◆ **What to do**
From the data below, please reproduce exactly everything from the line that contains "-- worst max-delay" down to the line that contains "WL per Instance", with both ends included.

◆ **Dataset**
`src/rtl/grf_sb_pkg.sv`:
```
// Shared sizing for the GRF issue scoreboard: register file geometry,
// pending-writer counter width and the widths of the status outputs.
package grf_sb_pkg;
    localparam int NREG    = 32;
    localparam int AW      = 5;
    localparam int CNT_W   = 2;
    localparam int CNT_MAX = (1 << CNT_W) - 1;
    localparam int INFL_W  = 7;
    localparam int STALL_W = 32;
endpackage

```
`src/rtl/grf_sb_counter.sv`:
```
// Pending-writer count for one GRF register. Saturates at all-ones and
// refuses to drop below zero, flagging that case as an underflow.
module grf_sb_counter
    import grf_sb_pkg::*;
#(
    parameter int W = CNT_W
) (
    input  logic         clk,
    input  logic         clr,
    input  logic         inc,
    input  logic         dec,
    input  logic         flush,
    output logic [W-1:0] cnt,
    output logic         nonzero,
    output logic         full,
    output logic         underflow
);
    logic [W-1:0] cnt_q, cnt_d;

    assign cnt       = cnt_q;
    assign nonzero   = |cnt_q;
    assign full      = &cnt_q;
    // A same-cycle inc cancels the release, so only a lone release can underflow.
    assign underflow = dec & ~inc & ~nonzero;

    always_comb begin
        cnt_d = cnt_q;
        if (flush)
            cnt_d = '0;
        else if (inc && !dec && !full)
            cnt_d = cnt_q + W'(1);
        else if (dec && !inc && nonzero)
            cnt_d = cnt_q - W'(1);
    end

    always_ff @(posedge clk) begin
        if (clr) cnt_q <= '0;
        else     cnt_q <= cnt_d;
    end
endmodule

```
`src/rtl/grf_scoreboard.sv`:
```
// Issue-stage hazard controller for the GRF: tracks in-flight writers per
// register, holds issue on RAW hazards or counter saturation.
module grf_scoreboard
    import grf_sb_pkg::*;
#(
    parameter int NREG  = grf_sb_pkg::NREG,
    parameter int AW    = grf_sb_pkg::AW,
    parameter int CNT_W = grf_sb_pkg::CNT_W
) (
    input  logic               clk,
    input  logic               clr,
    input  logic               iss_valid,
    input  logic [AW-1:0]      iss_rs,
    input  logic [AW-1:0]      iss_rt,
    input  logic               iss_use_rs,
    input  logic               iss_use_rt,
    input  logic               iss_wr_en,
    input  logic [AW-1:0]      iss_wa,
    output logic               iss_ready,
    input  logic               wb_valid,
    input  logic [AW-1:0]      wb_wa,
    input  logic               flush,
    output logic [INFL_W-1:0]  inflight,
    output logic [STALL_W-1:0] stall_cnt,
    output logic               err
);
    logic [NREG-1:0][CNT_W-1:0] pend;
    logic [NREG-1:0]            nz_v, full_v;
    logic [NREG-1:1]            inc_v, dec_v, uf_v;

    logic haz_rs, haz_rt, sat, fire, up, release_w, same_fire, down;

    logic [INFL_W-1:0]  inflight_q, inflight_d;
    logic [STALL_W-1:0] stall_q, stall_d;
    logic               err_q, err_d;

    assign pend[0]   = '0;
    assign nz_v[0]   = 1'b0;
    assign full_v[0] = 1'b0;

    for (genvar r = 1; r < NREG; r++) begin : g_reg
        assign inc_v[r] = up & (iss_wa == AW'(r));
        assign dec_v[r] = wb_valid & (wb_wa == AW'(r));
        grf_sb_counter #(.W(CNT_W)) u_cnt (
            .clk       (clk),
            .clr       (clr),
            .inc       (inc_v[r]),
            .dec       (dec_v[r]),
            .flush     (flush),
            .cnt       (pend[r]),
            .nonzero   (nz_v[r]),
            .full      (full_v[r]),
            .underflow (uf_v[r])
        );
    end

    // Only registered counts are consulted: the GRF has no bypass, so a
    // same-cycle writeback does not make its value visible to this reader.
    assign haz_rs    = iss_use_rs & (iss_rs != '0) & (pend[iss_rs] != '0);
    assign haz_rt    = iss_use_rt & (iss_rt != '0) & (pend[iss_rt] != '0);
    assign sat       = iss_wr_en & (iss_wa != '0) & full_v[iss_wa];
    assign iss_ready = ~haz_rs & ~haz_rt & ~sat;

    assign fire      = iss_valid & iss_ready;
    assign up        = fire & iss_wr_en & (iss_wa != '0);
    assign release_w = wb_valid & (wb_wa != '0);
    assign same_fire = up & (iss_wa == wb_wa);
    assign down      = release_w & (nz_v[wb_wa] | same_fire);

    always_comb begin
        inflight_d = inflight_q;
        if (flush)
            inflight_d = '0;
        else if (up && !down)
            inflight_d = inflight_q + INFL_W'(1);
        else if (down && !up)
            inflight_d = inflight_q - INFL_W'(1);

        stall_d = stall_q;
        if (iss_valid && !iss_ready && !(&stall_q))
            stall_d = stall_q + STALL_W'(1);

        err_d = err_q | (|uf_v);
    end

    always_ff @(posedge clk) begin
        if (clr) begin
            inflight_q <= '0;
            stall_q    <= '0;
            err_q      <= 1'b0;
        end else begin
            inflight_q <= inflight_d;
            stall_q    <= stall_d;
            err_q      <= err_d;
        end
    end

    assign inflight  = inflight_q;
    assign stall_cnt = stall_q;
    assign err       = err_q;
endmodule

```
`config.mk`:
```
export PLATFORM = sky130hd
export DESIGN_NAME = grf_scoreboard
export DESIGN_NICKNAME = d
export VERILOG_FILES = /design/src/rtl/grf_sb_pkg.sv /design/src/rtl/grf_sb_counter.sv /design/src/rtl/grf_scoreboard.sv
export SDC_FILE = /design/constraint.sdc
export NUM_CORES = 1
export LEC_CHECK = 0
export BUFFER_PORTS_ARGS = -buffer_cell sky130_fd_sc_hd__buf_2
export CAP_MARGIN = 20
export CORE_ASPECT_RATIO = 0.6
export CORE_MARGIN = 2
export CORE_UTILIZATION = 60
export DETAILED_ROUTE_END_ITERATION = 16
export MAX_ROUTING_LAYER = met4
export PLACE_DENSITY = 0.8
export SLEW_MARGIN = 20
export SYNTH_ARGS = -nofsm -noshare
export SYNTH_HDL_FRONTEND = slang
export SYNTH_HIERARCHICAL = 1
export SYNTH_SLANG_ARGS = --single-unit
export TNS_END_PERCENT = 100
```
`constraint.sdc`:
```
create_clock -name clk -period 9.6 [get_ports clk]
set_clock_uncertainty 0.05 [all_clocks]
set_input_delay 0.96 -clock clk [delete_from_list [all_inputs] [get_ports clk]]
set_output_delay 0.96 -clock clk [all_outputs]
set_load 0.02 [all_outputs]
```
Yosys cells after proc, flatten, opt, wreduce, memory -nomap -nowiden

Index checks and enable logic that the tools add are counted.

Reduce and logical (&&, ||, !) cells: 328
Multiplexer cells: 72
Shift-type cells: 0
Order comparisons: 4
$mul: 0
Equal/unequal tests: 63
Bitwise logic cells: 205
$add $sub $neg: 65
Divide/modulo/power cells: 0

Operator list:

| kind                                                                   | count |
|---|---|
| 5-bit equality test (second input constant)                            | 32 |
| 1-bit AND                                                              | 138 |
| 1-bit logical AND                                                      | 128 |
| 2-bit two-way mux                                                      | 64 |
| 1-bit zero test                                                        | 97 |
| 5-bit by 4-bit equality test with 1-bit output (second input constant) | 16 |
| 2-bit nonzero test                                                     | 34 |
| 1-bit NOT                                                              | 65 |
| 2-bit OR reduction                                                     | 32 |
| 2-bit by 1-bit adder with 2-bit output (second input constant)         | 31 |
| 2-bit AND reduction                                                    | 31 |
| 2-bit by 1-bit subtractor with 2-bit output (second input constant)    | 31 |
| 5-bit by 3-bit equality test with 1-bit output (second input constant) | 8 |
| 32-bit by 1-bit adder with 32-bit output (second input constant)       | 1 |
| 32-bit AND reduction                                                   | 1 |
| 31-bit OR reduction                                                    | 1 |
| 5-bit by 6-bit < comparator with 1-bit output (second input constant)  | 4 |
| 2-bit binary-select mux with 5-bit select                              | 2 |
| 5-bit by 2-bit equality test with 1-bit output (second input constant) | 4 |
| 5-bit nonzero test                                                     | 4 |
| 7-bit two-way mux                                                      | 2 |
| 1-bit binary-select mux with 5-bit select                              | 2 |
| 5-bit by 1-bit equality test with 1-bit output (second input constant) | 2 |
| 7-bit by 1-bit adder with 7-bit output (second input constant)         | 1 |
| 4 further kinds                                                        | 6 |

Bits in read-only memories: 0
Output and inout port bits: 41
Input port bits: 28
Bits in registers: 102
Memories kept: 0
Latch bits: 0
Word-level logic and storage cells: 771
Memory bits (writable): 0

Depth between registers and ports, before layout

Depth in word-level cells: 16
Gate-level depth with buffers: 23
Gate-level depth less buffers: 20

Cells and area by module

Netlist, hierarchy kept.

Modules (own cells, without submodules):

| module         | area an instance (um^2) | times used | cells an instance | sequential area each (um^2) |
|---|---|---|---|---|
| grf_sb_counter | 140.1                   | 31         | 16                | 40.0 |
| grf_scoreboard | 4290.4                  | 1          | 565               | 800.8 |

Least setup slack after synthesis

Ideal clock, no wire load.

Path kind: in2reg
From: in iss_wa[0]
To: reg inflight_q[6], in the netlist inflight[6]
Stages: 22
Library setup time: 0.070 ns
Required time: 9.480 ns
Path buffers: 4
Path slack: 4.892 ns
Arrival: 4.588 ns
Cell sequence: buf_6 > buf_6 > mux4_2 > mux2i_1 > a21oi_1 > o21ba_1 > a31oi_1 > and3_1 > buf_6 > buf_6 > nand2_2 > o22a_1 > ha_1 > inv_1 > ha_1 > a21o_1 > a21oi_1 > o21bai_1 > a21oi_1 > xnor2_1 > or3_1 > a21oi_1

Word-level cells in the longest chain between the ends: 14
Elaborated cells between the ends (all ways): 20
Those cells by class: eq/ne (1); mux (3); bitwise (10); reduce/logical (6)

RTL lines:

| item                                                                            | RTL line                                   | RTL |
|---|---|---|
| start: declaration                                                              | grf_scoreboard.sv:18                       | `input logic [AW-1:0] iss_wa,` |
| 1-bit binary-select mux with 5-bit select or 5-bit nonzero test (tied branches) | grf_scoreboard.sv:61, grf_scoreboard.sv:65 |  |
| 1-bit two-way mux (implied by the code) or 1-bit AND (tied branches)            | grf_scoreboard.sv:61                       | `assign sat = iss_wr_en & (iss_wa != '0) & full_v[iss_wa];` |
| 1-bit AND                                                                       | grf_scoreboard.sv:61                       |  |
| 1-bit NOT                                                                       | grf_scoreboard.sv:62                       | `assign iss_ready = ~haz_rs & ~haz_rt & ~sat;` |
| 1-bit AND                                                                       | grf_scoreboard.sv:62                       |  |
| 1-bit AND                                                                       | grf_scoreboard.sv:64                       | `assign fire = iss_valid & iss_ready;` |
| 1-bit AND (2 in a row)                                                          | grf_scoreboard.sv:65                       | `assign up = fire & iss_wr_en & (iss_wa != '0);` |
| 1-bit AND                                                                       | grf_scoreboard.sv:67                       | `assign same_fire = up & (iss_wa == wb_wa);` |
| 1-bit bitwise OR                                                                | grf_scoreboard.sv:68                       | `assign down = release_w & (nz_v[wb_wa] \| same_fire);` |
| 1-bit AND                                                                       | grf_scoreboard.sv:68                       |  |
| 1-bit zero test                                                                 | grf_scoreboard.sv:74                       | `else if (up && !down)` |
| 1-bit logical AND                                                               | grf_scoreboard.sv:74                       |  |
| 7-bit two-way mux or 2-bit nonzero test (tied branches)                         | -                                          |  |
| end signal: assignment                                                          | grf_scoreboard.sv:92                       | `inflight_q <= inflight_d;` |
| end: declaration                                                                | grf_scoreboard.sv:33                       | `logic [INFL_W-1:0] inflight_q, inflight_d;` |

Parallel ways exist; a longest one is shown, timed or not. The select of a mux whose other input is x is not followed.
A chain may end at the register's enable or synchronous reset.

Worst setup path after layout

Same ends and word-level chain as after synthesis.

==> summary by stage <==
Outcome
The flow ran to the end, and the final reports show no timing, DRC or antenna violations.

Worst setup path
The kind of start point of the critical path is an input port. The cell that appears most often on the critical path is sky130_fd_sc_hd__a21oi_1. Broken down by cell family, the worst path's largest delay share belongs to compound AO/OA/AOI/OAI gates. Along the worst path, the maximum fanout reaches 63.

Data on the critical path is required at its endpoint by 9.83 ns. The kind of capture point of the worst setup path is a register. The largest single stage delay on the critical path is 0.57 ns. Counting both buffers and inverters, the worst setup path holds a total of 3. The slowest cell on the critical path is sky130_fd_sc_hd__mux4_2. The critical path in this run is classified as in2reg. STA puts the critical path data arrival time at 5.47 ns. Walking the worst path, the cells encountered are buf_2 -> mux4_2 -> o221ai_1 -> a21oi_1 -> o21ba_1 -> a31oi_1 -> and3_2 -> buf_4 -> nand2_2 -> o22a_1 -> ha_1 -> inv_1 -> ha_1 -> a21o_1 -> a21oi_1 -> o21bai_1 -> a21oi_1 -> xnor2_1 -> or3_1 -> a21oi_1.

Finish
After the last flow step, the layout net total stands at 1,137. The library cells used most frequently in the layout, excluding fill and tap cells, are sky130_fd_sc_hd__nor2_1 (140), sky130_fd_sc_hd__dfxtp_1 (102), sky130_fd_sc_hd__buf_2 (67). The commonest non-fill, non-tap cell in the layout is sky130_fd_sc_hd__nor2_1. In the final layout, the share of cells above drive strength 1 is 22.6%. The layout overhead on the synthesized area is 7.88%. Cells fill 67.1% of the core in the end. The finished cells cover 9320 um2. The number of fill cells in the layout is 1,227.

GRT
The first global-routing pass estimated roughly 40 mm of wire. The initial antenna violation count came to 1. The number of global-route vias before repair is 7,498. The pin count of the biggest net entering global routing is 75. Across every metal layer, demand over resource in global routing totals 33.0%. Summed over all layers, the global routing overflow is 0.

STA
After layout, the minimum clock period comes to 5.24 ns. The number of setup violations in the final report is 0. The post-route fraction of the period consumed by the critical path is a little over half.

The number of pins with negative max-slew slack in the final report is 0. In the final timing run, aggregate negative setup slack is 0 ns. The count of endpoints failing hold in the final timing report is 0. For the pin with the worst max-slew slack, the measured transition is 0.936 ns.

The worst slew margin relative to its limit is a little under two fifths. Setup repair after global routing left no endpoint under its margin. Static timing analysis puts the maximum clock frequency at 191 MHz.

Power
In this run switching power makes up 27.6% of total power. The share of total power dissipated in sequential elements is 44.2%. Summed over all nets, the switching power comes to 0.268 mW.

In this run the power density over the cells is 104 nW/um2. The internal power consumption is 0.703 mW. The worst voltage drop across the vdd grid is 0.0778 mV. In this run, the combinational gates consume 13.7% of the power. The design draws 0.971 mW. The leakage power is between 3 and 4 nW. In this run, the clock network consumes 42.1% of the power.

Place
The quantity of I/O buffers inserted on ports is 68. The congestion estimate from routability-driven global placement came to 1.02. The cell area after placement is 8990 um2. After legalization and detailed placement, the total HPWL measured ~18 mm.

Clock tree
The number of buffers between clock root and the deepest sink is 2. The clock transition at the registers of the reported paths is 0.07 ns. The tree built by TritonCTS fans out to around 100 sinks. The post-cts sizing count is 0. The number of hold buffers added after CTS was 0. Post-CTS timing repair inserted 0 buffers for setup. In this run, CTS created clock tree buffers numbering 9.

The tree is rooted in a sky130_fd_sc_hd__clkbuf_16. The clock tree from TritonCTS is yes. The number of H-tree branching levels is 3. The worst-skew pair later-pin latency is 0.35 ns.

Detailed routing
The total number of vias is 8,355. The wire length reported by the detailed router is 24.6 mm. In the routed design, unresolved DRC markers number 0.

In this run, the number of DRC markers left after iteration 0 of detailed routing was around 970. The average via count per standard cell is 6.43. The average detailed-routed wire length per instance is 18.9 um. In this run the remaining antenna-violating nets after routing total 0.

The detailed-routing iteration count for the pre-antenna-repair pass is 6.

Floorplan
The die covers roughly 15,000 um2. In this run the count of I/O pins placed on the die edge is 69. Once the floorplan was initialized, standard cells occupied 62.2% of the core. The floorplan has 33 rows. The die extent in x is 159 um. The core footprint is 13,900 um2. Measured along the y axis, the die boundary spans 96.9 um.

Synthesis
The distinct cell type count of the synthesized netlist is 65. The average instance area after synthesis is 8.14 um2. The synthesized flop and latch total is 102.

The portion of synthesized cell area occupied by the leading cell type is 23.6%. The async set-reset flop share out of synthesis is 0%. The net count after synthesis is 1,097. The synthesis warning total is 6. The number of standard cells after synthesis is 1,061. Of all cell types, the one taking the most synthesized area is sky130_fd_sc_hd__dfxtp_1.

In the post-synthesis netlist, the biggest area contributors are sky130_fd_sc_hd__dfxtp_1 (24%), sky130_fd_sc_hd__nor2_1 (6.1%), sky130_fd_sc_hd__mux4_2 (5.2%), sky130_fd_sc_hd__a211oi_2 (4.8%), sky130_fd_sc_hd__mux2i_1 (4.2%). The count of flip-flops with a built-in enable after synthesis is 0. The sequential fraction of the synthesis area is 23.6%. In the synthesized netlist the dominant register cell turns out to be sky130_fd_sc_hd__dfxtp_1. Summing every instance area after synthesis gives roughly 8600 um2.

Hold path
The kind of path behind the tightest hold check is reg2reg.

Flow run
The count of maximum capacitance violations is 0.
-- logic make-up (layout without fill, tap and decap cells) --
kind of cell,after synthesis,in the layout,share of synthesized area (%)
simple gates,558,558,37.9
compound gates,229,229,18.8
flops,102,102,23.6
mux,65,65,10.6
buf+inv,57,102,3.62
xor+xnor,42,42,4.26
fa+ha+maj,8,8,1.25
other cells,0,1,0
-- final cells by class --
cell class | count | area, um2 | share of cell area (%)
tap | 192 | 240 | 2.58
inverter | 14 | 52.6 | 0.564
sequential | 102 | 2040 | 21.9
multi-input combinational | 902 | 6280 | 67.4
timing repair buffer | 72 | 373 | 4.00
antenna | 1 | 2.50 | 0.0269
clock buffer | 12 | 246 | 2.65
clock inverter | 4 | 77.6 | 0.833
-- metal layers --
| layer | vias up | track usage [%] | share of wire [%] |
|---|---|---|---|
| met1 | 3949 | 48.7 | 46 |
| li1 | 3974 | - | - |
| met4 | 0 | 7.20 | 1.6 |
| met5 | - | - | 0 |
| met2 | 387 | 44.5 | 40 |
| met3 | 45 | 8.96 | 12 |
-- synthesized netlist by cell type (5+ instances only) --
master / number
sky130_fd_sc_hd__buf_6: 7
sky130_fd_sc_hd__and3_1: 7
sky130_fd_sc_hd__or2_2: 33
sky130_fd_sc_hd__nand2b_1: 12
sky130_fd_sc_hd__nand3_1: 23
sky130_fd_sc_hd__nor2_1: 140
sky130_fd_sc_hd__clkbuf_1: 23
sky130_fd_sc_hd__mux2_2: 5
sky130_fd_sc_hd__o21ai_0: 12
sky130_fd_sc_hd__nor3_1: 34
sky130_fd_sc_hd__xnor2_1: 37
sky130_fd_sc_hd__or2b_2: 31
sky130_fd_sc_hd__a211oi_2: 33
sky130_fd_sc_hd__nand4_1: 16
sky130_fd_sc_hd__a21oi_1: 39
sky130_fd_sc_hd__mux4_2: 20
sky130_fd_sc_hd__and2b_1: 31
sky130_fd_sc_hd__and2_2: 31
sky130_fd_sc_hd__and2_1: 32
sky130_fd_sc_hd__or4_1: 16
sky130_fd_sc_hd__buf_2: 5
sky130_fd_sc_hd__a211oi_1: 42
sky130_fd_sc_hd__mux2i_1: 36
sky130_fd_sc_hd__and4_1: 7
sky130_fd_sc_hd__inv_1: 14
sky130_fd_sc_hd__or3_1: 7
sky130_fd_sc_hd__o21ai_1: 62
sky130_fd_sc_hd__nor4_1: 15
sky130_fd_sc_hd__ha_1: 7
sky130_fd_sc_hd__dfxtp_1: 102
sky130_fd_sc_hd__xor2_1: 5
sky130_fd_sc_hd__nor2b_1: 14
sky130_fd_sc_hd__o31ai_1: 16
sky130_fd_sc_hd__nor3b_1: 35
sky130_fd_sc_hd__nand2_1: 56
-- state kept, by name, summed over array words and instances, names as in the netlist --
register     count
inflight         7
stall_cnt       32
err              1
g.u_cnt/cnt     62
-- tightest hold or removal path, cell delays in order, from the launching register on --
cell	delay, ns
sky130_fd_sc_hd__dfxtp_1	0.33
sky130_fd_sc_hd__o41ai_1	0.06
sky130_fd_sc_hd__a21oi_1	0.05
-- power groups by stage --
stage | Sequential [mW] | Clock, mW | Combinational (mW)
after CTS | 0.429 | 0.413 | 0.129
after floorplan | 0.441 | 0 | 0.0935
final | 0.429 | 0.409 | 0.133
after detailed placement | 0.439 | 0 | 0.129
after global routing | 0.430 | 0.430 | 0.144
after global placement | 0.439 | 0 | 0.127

--

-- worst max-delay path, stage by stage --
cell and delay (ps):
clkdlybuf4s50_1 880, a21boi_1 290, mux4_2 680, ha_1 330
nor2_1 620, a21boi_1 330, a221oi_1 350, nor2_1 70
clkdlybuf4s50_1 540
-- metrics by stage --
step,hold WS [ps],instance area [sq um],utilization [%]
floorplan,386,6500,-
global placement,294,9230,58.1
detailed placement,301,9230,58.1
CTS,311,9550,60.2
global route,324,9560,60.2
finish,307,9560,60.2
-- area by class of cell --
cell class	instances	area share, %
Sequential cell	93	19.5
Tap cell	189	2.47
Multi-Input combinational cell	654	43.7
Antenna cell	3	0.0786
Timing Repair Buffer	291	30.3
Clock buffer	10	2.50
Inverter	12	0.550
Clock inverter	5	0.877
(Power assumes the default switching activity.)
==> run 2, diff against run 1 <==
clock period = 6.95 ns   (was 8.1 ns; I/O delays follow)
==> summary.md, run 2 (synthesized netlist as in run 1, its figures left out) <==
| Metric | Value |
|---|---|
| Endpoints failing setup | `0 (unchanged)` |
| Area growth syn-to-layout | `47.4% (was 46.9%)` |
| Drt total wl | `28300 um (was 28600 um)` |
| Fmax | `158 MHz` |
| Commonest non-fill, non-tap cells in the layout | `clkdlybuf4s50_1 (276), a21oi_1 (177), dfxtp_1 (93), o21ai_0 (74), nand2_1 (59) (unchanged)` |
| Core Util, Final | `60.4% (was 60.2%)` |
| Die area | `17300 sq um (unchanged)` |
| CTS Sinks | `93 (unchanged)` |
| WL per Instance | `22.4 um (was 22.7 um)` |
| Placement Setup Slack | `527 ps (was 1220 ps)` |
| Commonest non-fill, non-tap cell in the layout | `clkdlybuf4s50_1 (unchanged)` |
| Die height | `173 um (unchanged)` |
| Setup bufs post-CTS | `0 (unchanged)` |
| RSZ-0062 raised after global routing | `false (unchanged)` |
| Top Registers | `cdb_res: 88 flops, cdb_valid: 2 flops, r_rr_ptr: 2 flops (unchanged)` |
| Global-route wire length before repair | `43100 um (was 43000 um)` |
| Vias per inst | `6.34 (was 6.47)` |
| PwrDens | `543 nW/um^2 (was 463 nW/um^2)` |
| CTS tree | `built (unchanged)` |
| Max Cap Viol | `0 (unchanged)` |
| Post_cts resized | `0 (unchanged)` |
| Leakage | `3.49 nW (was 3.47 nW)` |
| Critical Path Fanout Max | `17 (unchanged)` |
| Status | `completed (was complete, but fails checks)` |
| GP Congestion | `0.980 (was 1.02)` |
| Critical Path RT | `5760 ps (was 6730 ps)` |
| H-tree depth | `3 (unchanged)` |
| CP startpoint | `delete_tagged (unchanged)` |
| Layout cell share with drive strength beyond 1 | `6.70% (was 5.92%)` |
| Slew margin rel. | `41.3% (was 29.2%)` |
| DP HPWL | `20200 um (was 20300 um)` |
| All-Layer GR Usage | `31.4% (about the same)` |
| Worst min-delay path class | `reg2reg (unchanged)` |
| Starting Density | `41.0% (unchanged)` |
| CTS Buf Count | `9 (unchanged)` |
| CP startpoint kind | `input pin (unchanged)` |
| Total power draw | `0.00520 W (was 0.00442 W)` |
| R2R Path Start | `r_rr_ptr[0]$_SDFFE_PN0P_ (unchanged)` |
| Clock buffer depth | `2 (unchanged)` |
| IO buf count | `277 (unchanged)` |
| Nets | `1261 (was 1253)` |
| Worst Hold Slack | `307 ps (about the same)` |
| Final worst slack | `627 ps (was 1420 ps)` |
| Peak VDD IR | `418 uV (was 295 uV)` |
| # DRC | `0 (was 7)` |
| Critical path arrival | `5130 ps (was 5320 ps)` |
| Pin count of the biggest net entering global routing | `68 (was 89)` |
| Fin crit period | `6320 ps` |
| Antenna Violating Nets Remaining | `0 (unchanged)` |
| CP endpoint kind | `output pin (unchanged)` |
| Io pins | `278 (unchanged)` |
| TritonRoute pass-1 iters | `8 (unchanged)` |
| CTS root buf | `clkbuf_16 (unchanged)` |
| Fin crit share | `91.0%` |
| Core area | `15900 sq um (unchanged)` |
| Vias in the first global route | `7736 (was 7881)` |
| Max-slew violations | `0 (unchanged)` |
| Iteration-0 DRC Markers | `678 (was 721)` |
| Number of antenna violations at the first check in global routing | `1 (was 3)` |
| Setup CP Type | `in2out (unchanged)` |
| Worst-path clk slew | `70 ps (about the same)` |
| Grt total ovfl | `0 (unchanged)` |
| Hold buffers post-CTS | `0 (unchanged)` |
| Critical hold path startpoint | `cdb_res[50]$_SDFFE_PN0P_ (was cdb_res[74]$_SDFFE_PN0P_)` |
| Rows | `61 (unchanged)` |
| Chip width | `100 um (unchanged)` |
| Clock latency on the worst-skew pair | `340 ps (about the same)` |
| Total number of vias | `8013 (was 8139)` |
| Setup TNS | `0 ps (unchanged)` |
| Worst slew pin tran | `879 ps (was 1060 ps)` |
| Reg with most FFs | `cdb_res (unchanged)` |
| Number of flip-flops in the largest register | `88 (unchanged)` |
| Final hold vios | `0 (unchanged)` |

* * *

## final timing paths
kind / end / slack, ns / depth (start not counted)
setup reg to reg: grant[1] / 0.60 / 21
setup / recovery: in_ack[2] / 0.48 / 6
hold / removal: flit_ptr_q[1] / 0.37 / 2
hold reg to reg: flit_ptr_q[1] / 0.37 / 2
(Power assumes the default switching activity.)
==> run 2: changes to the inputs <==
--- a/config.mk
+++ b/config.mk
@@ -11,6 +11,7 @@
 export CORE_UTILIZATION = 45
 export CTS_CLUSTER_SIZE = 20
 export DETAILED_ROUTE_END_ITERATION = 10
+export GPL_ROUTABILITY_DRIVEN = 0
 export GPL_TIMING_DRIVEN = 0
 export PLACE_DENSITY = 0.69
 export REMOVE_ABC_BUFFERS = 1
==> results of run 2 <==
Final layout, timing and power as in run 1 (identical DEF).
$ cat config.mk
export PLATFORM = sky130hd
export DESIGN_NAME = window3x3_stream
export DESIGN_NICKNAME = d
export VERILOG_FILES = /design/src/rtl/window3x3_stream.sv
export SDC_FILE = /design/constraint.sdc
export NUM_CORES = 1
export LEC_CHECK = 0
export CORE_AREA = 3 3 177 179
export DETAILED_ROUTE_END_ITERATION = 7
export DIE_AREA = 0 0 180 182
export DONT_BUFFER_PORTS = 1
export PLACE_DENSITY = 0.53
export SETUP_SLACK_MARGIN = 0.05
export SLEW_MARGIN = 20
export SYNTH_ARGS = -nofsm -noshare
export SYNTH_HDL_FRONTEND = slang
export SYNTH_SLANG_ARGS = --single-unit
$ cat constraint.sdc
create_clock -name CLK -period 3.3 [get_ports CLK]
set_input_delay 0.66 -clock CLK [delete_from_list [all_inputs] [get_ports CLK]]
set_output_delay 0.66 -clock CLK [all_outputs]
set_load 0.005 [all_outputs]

◆ **Answer to this exercise**
-- worst max-delay path, stage by stage --
cell and delay (ps):
clkdlybuf4s50_1 880, a21boi_1 290, mux4_2 680, ha_1 330
nor2_1 620, a21boi_1 330, a221oi_1 350, nor2_1 70
clkdlybuf4s50_1 540
-- metrics by stage --
step,hold WS [ps],instance area [sq um],utilization [%]
floorplan,386,6500,-
global placement,294,9230,58.1
detailed placement,301,9230,58.1
CTS,311,9550,60.2
global route,324,9560,60.2
finish,307,9560,60.2
-- area by class of cell --
cell class	instances	area share, %
Sequential cell	93	19.5
Tap cell	189	2.47
Multi-Input combinational cell	654	43.7
Antenna cell	3	0.0786
Timing Repair Buffer	291	30.3
Clock buffer	10	2.50
Inverter	12	0.550
Clock inverter	5	0.877
(Power assumes the default switching activity.)
==> run 2, diff against run 1 <==
clock period = 6.95 ns   (was 8.1 ns; I/O delays follow)
==> summary.md, run 2 (synthesized netlist as in run 1, its figures left out) <==
| Metric | Value |
|---|---|
| Endpoints failing setup | `0 (unchanged)` |
| Area growth syn-to-layout | `47.4% (was 46.9%)` |
| Drt total wl | `28300 um (was 28600 um)` |
| Fmax | `158 MHz` |
| Commonest non-fill, non-tap cells in the layout | `clkdlybuf4s50_1 (276), a21oi_1 (177), dfxtp_1 (93), o21ai_0 (74), nand2_1 (59) (unchanged)` |
| Core Util, Final | `60.4% (was 60.2%)` |
| Die area | `17300 sq um (unchanged)` |
| CTS Sinks | `93 (unchanged)` |
| WL per Instance | `22.4 um (was 22.7 um)` |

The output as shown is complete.